Quatro anos depois, contrariando a expectativa geral, quando todos esperavam que Lula voltaria candidato a mais um mandato, Dilma colocou seu próprio nome para a disputa.
Reeleita, sofreu impeachment e foi substituída pelo vice-presidente, Michel Temer.
Nas eleições seguintes, com Lula preso, Jair Bolsonaro, candidato por um pequeno e quase desconhecido partido, o PSL, apresentando-se como antipetista e antissistema, um “outsider”– embora fosse há vários mandatos, deputado medíocre do chamado baixo clero – derrotou 12 candidatos no primeiro turno e o candidato do PT, Fernando Haddad, no segundo turno.
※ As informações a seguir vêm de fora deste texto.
[config.mk]
export PLATFORM = sky130hd
export DESIGN_NAME = http_chunk_frame_checker_core_flat
export DESIGN_NICKNAME = d
export VERILOG_FILES = /design/src/sv/hccf_pkg.sv /design/src/sv/hccf_in_if.sv /design/src/sv/hccf_out_if.sv /design/src/sv/http_chunk_frame_checker_core.sv /design/src/sv/hccf_step.sv /design/src/flat_wrapper.sv
export SDC_FILE = /design/constraint.sdc
export NUM_CORES = 1
export LEC_CHECK = 0
export BUFFER_PORTS_ARGS = -buffer_cell sky130_fd_sc_hd__buf_4
export CORE_MARGIN = 3
export CORE_UTILIZATION = 60
export CTS_CLUSTER_DIAMETER = 60
export DETAILED_ROUTE_END_ITERATION = 8
export GPL_TIMING_DRIVEN = 1
export PLACE_DENSITY = 0.77
export SLEW_MARGIN = 0
export SYNTH_ARGS = -nofsm -noshare
export SYNTH_HDL_FRONTEND = slang
export SYNTH_HIERARCHICAL = 1
export SYNTH_SLANG_ARGS = --single-unit
[constraint.sdc]
create_clock -name clk_i -period 4.4 [get_ports clk_i]
set_clock_uncertainty 0.15 [all_clocks]
set_input_delay 0.66 -clock clk_i [delete_from_list [all_inputs] [get_ports clk_i]]
set_output_delay 0.66 -clock clk_i [all_outputs]
set_load 0.01 [all_outputs]
[src/sv/hccf_pkg.sv]
package hccf_pkg;

  localparam logic [7:0] CH_CR = 8'h0D;
  localparam logic [7:0] CH_LF = 8'h0A;

  localparam logic [4:0] MAX_DIGITS_RESET = 5'd16;

  typedef enum logic [5:0] {
    PH_LINE     = 6'b000001,
    PH_PAYLOAD  = 6'b000010,
    PH_TRAIL_CR = 6'b000100,
    PH_TRAIL_LF = 6'b001000,
    PH_DONE     = 6'b010000,
    PH_SINK     = 6'b100000
  } phase_e;

  typedef enum logic [1:0] {
    ST_OK       = 2'd0,
    ST_BAD_LINE = 2'd1,
    ST_BAD_HEX  = 2'd2,
    ST_SIZE     = 2'd3
  } status_e;

  // frame control state carried between the register bank and the step logic
  typedef struct packed {
    phase_e  phase;
    logic    cr_pending;
    logic    hex_bad;
    status_e err;
  } ctl_t;

  typedef struct packed {
    logic       payload_valid;
    logic [7:0] payload_byte;
    logic       payload_last;
    logic       frame_done;
    status_e    status;
  } result_t;

  // {digit ok, nibble}
  function automatic logic [4:0] hex_decode(input logic [7:0] b);
    logic [4:0] r;
    r = 5'd0;
    if (b >= 8'h30 && b <= 8'h39) begin
      r = {1'b1, b[3:0]};
    end else if ((b >= 8'h61 && b <= 8'h66) || (b >= 8'h41 && b <= 8'h46)) begin
      r = {1'b1, b[3:0] + 4'd9};
    end
    return r;
  endfunction

endpackage

[src/sv/hccf_in_if.sv]
interface hccf_in_if;
  logic       valid;
  logic       ready;
  logic [7:0] in_byte;
  logic       frame_last;

  modport source (output valid, in_byte, frame_last, input ready);
  modport sink (input valid, in_byte, frame_last, output ready);
endinterface

[src/sv/hccf_out_if.sv]
interface hccf_out_if;
  logic       valid;
  logic       ready;
  logic       payload_valid;
  logic [7:0] payload_byte;
  logic       payload_last;
  logic       frame_done;
  logic [1:0] status;

  modport source (output valid, payload_valid, payload_byte, payload_last, frame_done,
                  status, input ready);
  modport sink (input valid, payload_valid, payload_byte, payload_last, frame_done,
                status, output ready);
endinterface

[src/sv/http_chunk_frame_checker_core.sv]
// Channel  | Dir | Carries
// in_i     | in  | in_byte, frame_last
// out_o    | out | payload_valid, payload_byte, payload_last, frame_done, status
// cfg      | in  | max_line_digits (cfg_we_i, cfg_wdata_i)
//
// One byte per clock sustained while out_o is ready (input register, result register).
// Frame state is updated by the step logic as a byte moves from input to result register.
// Reset returns the frame state to the length line and the limit to 16.
// A stall on out_o holds the result; in_i keeps taking bytes until the input register fills.
module http_chunk_frame_checker_core #(
  parameter int LENGTH_BITS     = 64,
  parameter int LINE_COUNT_BITS = 5
) (
  input  logic       clk_i,
  input  logic       rst_ni,
  input  logic       cfg_we_i,
  input  logic [4:0] cfg_wdata_i,
  hccf_in_if.sink    in_i,
  hccf_out_if.source out_o
);
  import hccf_pkg::*;

  logic [4:0]                 max_digits_q;
  logic                       s0_valid_q;
  logic [7:0]                 s0_byte_q;
  logic                       s0_last_q;
  logic                       out_valid_q;
  result_t                    res_q;
  result_t                    res_d;
  ctl_t                       ctl_q;
  ctl_t                       ctl_d;
  logic [LINE_COUNT_BITS-1:0] line_count_q;
  logic [LINE_COUNT_BITS-1:0] line_count_d;
  logic [LENGTH_BITS-1:0]     decl_q;
  logic [LENGTH_BITS-1:0]     decl_d;
  logic [LENGTH_BITS-1:0]     rem_q;
  logic [LENGTH_BITS-1:0]     rem_d;
  logic                       in_xfer;
  logic                       out_free;
  logic                       adv;

  assign out_free = !out_valid_q || out_o.ready;
  assign adv      = s0_valid_q && out_free;
  assign in_i.ready = !s0_valid_q || out_free;
  assign in_xfer  = in_i.valid && in_i.ready;

  hccf_step #(
    .LENGTH_BITS    (LENGTH_BITS),
    .LINE_COUNT_BITS(LINE_COUNT_BITS)
  ) u_step (
    .ctl_i        (ctl_q),
    .line_count_i (line_count_q),
    .decl_i       (decl_q),
    .rem_i        (rem_q),
    .max_digits_i (max_digits_q),
    .byte_i       (s0_byte_q),
    .frame_last_i (s0_last_q),
    .ctl_o        (ctl_d),
    .line_count_o (line_count_d),
    .decl_o       (decl_d),
    .rem_o        (rem_d),
    .res_o        (res_d)
  );

  always_ff @(posedge clk_i or negedge rst_ni) begin
    if (!rst_ni) begin
      max_digits_q <= MAX_DIGITS_RESET;
    end else if (cfg_we_i) begin
      max_digits_q <= cfg_wdata_i;
    end
  end

  always_ff @(posedge clk_i or negedge rst_ni) begin
    if (!rst_ni) begin
      s0_valid_q  <= 1'b0;
      out_valid_q <= 1'b0;
    end else begin
      if (in_xfer) begin
        s0_valid_q <= 1'b1;
      end else if (adv) begin
        s0_valid_q <= 1'b0;
      end
      if (out_free) begin
        out_valid_q <= s0_valid_q;
      end
    end
  end

  always_ff @(posedge clk_i) begin
    if (in_xfer) begin
      s0_byte_q <= in_i.in_byte;
      s0_last_q <= in_i.frame_last;
    end
    if (adv) begin
      res_q <= res_d;
    end
  end

  always_ff @(posedge clk_i or negedge rst_ni) begin
    if (!rst_ni) begin
      ctl_q        <= '{phase: PH_LINE, cr_pending: 1'b0, hex_bad: 1'b0, err: ST_OK};
      line_count_q <= '0;
      decl_q       <= '0;
      rem_q        <= '0;
    end else if (adv) begin
      ctl_q        <= ctl_d;
      line_count_q <= line_count_d;
      decl_q       <= decl_d;
      rem_q        <= rem_d;
    end
  end

  assign out_o.valid         = out_valid_q;
  assign out_o.payload_valid = res_q.payload_valid;
  assign out_o.payload_byte  = res_q.payload_byte;
  assign out_o.payload_last  = res_q.payload_last;
  assign out_o.frame_done    = res_q.frame_done;
  assign out_o.status        = res_q.status;

`ifndef SYNTH
  a_payload_has_bytes: assert property (@(posedge clk_i) disable iff (!rst_ni)
    ctl_q.phase == PH_PAYLOAD |-> rem_q != '0)
    else $error("payload phase with nothing remaining");

  a_frame_end_clears: assert property (@(posedge clk_i) disable iff (!rst_ni)
    adv && s0_last_q |=> ctl_q.phase == PH_LINE && line_count_q == '0 && decl_q == '0)
    else $error("frame state not cleared after final byte");

  a_status_only_at_end: assert property (@(posedge clk_i) disable iff (!rst_ni)
    out_valid_q && res_q.status != ST_OK |-> res_q.frame_done)
    else $error("status reported before frame end");
`endif

endmodule

[src/sv/hccf_step.sv]
module hccf_step #(
  parameter int LENGTH_BITS     = 64,
  parameter int LINE_COUNT_BITS = 5
) (
  input  hccf_pkg::ctl_t             ctl_i,
  input  logic [LINE_COUNT_BITS-1:0] line_count_i,
  input  logic [LENGTH_BITS-1:0]     decl_i,
  input  logic [LENGTH_BITS-1:0]     rem_i,
  input  logic [4:0]                 max_digits_i,
  input  logic [7:0]                 byte_i,
  input  logic                       frame_last_i,
  output hccf_pkg::ctl_t             ctl_o,
  output logic [LINE_COUNT_BITS-1:0] line_count_o,
  output logic [LENGTH_BITS-1:0]     decl_o,
  output logic [LENGTH_BITS-1:0]     rem_o,
  output hccf_pkg::result_t          res_o
);
  import hccf_pkg::*;

  localparam int CW = (LINE_COUNT_BITS > 5) ? LINE_COUNT_BITS : 5;
  localparam logic [CW-1:0] CountMax = CW'((1 << LINE_COUNT_BITS) - 1);

  logic [CW-1:0]              lim;
  logic [LINE_COUNT_BITS-1:0] cnt_p1;
  logic                       cnt_full;
  logic                       cnt_p1_full;
  logic [4:0]                 hexv;
  logic                       hex_ok;
  logic [LENGTH_BITS-1:0]     rem_m1;

  assign lim         = (CW'(max_digits_i) > CountMax) ? CountMax : CW'(max_digits_i);
  assign cnt_p1      = line_count_i + LINE_COUNT_BITS'(1);
  assign cnt_full    = CW'(line_count_i) >= lim;
  assign cnt_p1_full = CW'(cnt_p1) >= lim;
  assign hexv        = hex_decode(byte_i);
  assign hex_ok      = hexv[4] && (decl_i[LENGTH_BITS-1 -: 4] == 4'd0);
  assign rem_m1      = rem_i - LENGTH_BITS'(1);

  always_comb begin
    ctl_o        = ctl_i;
    line_count_o = line_count_i;
    decl_o       = decl_i;
    rem_o        = rem_i;
    res_o        = '0;
    res_o.frame_done = frame_last_i;

    case (ctl_i.phase)
      PH_LINE: begin
        if (ctl_i.cr_pending && byte_i == CH_LF) begin
          ctl_o.cr_pending = 1'b0;
          if (line_count_i == '0) begin
            ctl_o.phase = PH_SINK;
            ctl_o.err   = ST_BAD_LINE;
          end else if (ctl_i.hex_bad) begin
            ctl_o.phase = PH_SINK;
            ctl_o.err   = ST_BAD_HEX;
          end else begin
            rem_o       = decl_i;
            ctl_o.phase = (decl_i != '0) ? PH_PAYLOAD : PH_TRAIL_CR;
          end
        end else if (ctl_i.cr_pending) begin
          // lone CR counts as a non-hex line character
          ctl_o.cr_pending = 1'b0;
          if (cnt_full) begin
            ctl_o.phase = PH_SINK;
            ctl_o.err   = ST_BAD_LINE;
          end else begin
            line_count_o  = cnt_p1;
            ctl_o.hex_bad = 1'b1;
            if (byte_i == CH_CR) begin
              ctl_o.cr_pending = 1'b1;
            end else if (cnt_p1_full) begin
              ctl_o.phase = PH_SINK;
              ctl_o.err   = ST_BAD_LINE;
            end else begin
              line_count_o = cnt_p1 + LINE_COUNT_BITS'(1);
            end
          end
        end else begin
          if (byte_i == CH_CR) begin
            ctl_o.cr_pending = 1'b1;
          end else if (cnt_full) begin
            ctl_o.phase = PH_SINK;
            ctl_o.err   = ST_BAD_LINE;
          end else begin
            line_count_o = cnt_p1;
            if (!ctl_i.hex_bad) begin
              if (hex_ok) begin
                decl_o = {decl_i[LENGTH_BITS-5:0], hexv[3:0]};
              end else begin
                ctl_o.hex_bad = 1'b1;
              end
            end
          end
        end
      end
      PH_PAYLOAD: begin
        res_o.payload_valid = 1'b1;
        res_o.payload_byte  = byte_i;
        rem_o               = rem_m1;
        if (rem_m1 == '0) begin
          res_o.payload_last = 1'b1;
          ctl_o.phase        = PH_TRAIL_CR;
        end
      end
      PH_TRAIL_CR: begin
        if (byte_i == CH_CR) begin
          ctl_o.phase = PH_TRAIL_LF;
        end else begin
          ctl_o.phase = PH_SINK;
          ctl_o.err   = ST_SIZE;
        end
      end
      PH_TRAIL_LF: begin
        if (byte_i == CH_LF) begin
          ctl_o.phase = PH_DONE;
        end else begin
          ctl_o.phase = PH_SINK;
          ctl_o.err   = ST_SIZE;
        end
      end
      PH_DONE: begin
        ctl_o.phase = PH_SINK;
        ctl_o.err   = ST_SIZE;
      end
      default: begin
      end
    endcase

    if (frame_last_i) begin
      if (ctl_o.err != ST_OK) begin
        res_o.status = ctl_o.err;
      end else if (ctl_o.phase == PH_DONE) begin
        res_o.status = ST_OK;
      end else if (ctl_o.phase == PH_LINE) begin
        res_o.status = ST_BAD_LINE;
      end else begin
        res_o.status = ST_SIZE;
      end
      ctl_o.phase      = PH_LINE;
      ctl_o.cr_pending = 1'b0;
      ctl_o.hex_bad    = 1'b0;
      ctl_o.err        = ST_OK;
      line_count_o     = '0;
      decl_o           = '0;
      rem_o            = '0;
    end
  end

endmodule

[src/flat_wrapper.sv]
// flat-port wrapper written by rule: the top's interface ports become plain ports
module http_chunk_frame_checker_core_flat import hccf_pkg::*;
#(
  parameter int LENGTH_BITS     = 64,
  parameter int LINE_COUNT_BITS = 5
)
  (clk_i, rst_ni, cfg_we_i, cfg_wdata_i, in_i_valid, in_i_in_byte, in_i_frame_last, in_i_ready, out_o_valid, out_o_payload_valid, out_o_payload_byte, out_o_payload_last, out_o_frame_done, out_o_status, out_o_ready);
  hccf_in_if in_i_i ();
  hccf_out_if out_o_i ();
  input  logic clk_i;
  input  logic rst_ni;
  input  logic cfg_we_i;
  input  logic [4:0] cfg_wdata_i;
  input wire logic [$bits(in_i_i.valid)-1:0] in_i_valid;
  input wire logic [$bits(in_i_i.in_byte)-1:0] in_i_in_byte;
  input wire logic [$bits(in_i_i.frame_last)-1:0] in_i_frame_last;
  output wire logic [$bits(in_i_i.ready)-1:0] in_i_ready;
  output wire logic [$bits(out_o_i.valid)-1:0] out_o_valid;
  output wire logic [$bits(out_o_i.payload_valid)-1:0] out_o_payload_valid;
  output wire logic [$bits(out_o_i.payload_byte)-1:0] out_o_payload_byte;
  output wire logic [$bits(out_o_i.payload_last)-1:0] out_o_payload_last;
  output wire logic [$bits(out_o_i.frame_done)-1:0] out_o_frame_done;
  output wire logic [$bits(out_o_i.status)-1:0] out_o_status;
  input wire logic [$bits(out_o_i.ready)-1:0] out_o_ready;
  assign in_i_i.valid = in_i_valid;
  assign in_i_i.in_byte = in_i_in_byte;
  assign in_i_i.frame_last = in_i_frame_last;
  assign in_i_ready = in_i_i.ready;
  assign out_o_valid = out_o_i.valid;
  assign out_o_payload_valid = out_o_i.payload_valid;
  assign out_o_payload_byte = out_o_i.payload_byte;
  assign out_o_payload_last = out_o_i.payload_last;
  assign out_o_frame_done = out_o_i.frame_done;
  assign out_o_status = out_o_i.status;
  assign out_o_i.ready = out_o_ready;
  http_chunk_frame_checker_core #(.LENGTH_BITS(LENGTH_BITS), .LINE_COUNT_BITS(LINE_COUNT_BITS)) u_core (.clk_i(clk_i), .rst_ni(rst_ni), .cfg_we_i(cfg_we_i), .cfg_wdata_i(cfg_wdata_i), .in_i(in_i_i), .out_o(out_o_i));
endmodule
==> flow_summary.yaml, run 1 <==
outcome:
  outcome: "finished, final reports clean"
die:
  row_count: 51
  initial_core_util_pct: 61.9
  die_h_um: 149
  fp.dieW_um: 149
  io_pins: 34
  fp.dieArea_mm2: 0.0221
  coreArea_mm2: 0.0197
timing:
  slew_headroom_pct: 43.4
  fin_crit_ns: 3.95
  hold_violations: 0
  setup_viol: 0
  tightest_slew_ns: 0.849
  max_freq_ghz: 0.253
  rsz0062_at_grt: "false"
  min_period_over_period_pct: 89.8
  tns_ns: 0
  slew_viol_final: 0
  hold_slack_ns: 0.0944
cts:
  clock_latency_ns: 0.44
  htree_num_levels: 4
  root_buffer: "clkbuf_16"
  cts_buffers: 17
  cts_tree: "yes"
  cts_setup_buffers: 0
  cts.sinks: 172
  clk_pin_slew_ns: 0.07
  cts.path.max_buffers: 2
synthesis:
  synth_simple_gate_area_share_pct: 23.2
  synth_top_area_cell: "dfrtp_1"
  yosysTopAreaCellShare_pct: 30.3
  synth-compound-area-share_pct: 14.8
  synthArstFlopShare_pct: 87.2
  synth_fa_ha_area_share_pct: 2.05
  syn_avg_cell_area_um2: 9.20
  syn-num-nets: 1366
  synth_edf_count: 22
  syn_inst: 1327
  synthXorXnorAreaFrac_pct: 3.08
  synth_top_family_by_area: "simple AND/OR/NAND/NOR gates"
  yosys_register_bits: 172
  netlist_area_mm2: 0.0122
  yosysWarnings: 6
  yosysSeqAreaShare_pct: 36.2
  synth_common_cells: "nand2_1, dfrtp_1, a21oi_1"
  synth_area_leaders: "dfrtp_1, mux2_2, mux2_4"
  synth.most_common_cell: "nand2_1"
  ys_types: 87
  ys.flop_type: "dfrtp_1"
  synth_mux_area_share_pct: 15.7
global_routing:
  grt_max_degree: 99
  gr-usage-all-layers_pct: 31.9
  antenna_found_initial: 1
  grt.overflow.total: 0
  grt_pass1_wl_um: 56400
  grt_pass1_vias: 10100
routing:
  drt_pass1_iterations: 6
  wl_um: 34800
  drc: 0
  vias_per_cell: 6.69
  vias: 10700
  drt_iter0_markers: 1290
  detail_route.wl_per_cell_um: 21.8
  drtAntennaViolNets: 0
run:
  cap_violations: 0
setup_path:
  r2r-end: "u_core/ctl_q[5]$_DFFE_PN0P_"
  startpoint_type: "flop"
  r2r_slack_ns: 0.45
  r2r_cells: 11
  rr_startpoint: "u_core/rem_q[0]$_DFFE_PN0P_"
  end_kind: "flop"
  crit_fanout: 8
  setup.worst_path.start: "u_core/rem_q[0]$_DFFE_PN0P_"
  worstSetupPathType: "flop to flop"
  cp.arrival_ns: 4.12
  cp-endpoint: "u_core/ctl_q[5]$_DFFE_PN0P_"
  cp.required_ns: 4.56
power_and_ir_drop:
  seqPwrFrac_pct: 43.3
  vdd_drop_max_uv: 220
  power.density_mw_per_mm2: 306
  switching_share_pct: 30.4
  share_comb_of_total_power_pct: 19.4
  power_mw: 4.03
  p_sw_mw: 1.23
  clockPowerShare_pct: 37.4
  leakage_nw: 5.75
  internal-power_mw: 2.80
finish:
  area_growth_syn_to_layout_pct: 7.90
  num_antenna_cells: 0
  final_util_pct: 66.8
  nFillCells: 1589
  drive_above_1_share_pct: 21.7
  fin_nets: 1360
min_path:
  hold_class: "input port to async pin"
placement:
  portBuffers: 33
  globalplace.congestion: 0.990
  hpwlAfterDp_um: 23500
worst max-delay path: stages (launching register included):
cell	delay (ns)
dfrtp_1	0.47
inv_1	0.10
ha_1	0.25
nor3b_2	0.41
and3_1	0.34
nor3b_1	0.47
nand2_1	0.25
o31ai_2	0.38
nand4b_1	0.14
nor4_1	0.44
a311oi_1	0.15
mux2_4	0.29
registers in the layout, summed over array words and instances (netlist names):
signal and flops:
u_core/rem_q 64, u_core/s0_last_q 1, u_core/out_o.valid 1, u_core/out_o.frame_done 1
u_core/ctl_q 10, u_core/max_digits_q 5, u_core/out_o.payload_byte 8, u_core/out_o.status 2
u_core/line_count_q 5, u_core/out_o.payload_valid 1, u_core/out_o.payload_last 1, u_core/s0_valid_q 1
u_core/s0_byte_q 8, u_core/decl_q 64
repair_timing:
item,4_1_cts,5_1_grt
endpoints found under the setup margin,0,1
gates resized for setup,0,1
hold buffers,0,0
hold endpoints to repair,0,0
power by group through the flow:
stage	Sequential [mW]	Clock [mW]	Combinational (mW)
after floorplan	1.76	0	0.595
after detailed placement	1.77	0	0.766
after CTS	1.74	1.53	0.772
final	1.74	1.51	0.780
after global routing	1.75	1.60	0.851
after global placement	1.77	0	0.749
how the worst min path moves through the flow:
| stage | cells after the start | end |
|---|---|---|
| 2_1_floorplan | 0 | u_core/ctl_q[0]$_DFFE_PN0P_ |
| 3_3_place_gp | 1 | u_core/out_o.valid$_DFFE_PN0P_ |
| 3_5_place_dp | 1 | u_core/out_o.valid$_DFFE_PN0P_ |
| 4_1_cts | 1 | u_core/max_digits_q[2]$_DFFE_PN0P_ |
| 5_1_grt | 1 | u_core/max_digits_q[2]$_DFFE_PN0P_ |
| 6_report | 1 | u_core/max_digits_q[2]$_DFFE_PN0P_ |
cell families after synthesis:
family,count (synthesis)
AO/OA/AOI/OAI,281
XOR/XNOR,43
multiplexers,151
flip-flops,172
adder cells (fa/ha/maj),20
buffers and inverters,114
AND/OR/NAND/NOR,546
per-layer routing:
metal	GRT usage (%)	up-vias	wire, um
met5	0	-	7
met4	10.4	2	987
met3	6.19	77	2930
met2	49.1	471	16100
met1	45.6	5253	14800
li1	-	4890	-
final cells by class:
type	instances	area, um^2	share of cell area, %
clock inverter	12	103	0.779
sequential	172	4420	33.5
timing repair buffer	70	567	4.30
multi-input combinational	1041	7210	54.7
clock buffer	20	478	3.63
inverter	19	71.3	0.541
tap	265	332	2.52
placed cells by master, fill, tap and decap left out, types with 18 or more instances in the layout:
| cell type | count |
|---|---|
| clkbuf_16 | 18 |
| xnor2_1 | 27 |
| ha_1 | 20 |
| edfxtp_1 | 22 |
| o21ai_0 | 44 |
| nand4_1 | 24 |
| buf_4 | 66 |
| nor3_1 | 49 |
| nor4_1 | 43 |
| a221oi_1 | 24 |
| nor2_1 | 115 |
| mux2_2 | 89 |
| dfrtp_1 | 148 |
| nand2_1 | 180 |
| nand3_1 | 29 |
| inv_1 | 18 |
| mux2_4 | 59 |
| a21oi_1 | 121 |
metrics by stage:
step / area (um^2) / worst slack [ns] / instances
6_report: 13200 / 0.448 / 1599
5_1_grt: 13200 / 0.227 / 1599
4_1_cts: 13200 / 0.314 / 1599
3_5_place_dp: 12600 / 0.330 / 1567
3_3_place_gp: 12600 / 0.355 / 1567
2_1_floorplan: 12200 / 1.02 / 1327
(Power assumes the default switching activity.)
==> inputs of run 2 (changes only) <==
--- a/config.mk
+++ b/config.mk
@@ -6,12 +6,14 @@
 export NUM_CORES = 1
 export LEC_CHECK = 0
 export BUFFER_PORTS_ARGS = -buffer_cell sky130_fd_sc_hd__buf_4
+export CELL_PAD_IN_SITES_DETAIL_PLACEMENT = 1
+export CELL_PAD_IN_SITES_GLOBAL_PLACEMENT = 2
 export CORE_MARGIN = 3
-export CORE_UTILIZATION = 60
+export CORE_UTILIZATION = 41
 export CTS_CLUSTER_DIAMETER = 60
 export DETAILED_ROUTE_END_ITERATION = 8
 export GPL_TIMING_DRIVEN = 1
-export PLACE_DENSITY = 0.77
+export PLACE_DENSITY_LB_ADDON = 0.1
 export SLEW_MARGIN = 0
 export SYNTH_ARGS = -nofsm -noshare
 export SYNTH_HDL_FRONTEND = slang
==> run 2 against run 1 <==
First-iteration DRC count decreased by 30%; sequential power about the same; die area increased by 44%; final area increased by 1.4%; core utilization decreased by 21 points; final cell count increased by 7.7%; wire length increased by 19%; combinational power increased by 3.7%; global-route usage decreased by 5.5 points.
Em 2022 Lula foi eleito para o seu terceiro mandato, depois de derrotar, no segundo
turno, por pequena margem, Jair Bolsonaro, que tentava a reeleição. Este foi o primeiro presidente a não conseguir reeleger-se.
Esta retrospectiva tem como objetivo demonstrar que o imprevisível é a regra, quando se trata de ocupar a presidência da República.
Neste ano que antecede o pleito de 2026, com certeza, muitas surpresas haverão de
acontecer. Pelo histórico da nossa democracia, o mais provável é que as nuvens que hoje contemplamos estejam completamente diferentes nos céus de novembro de 2026.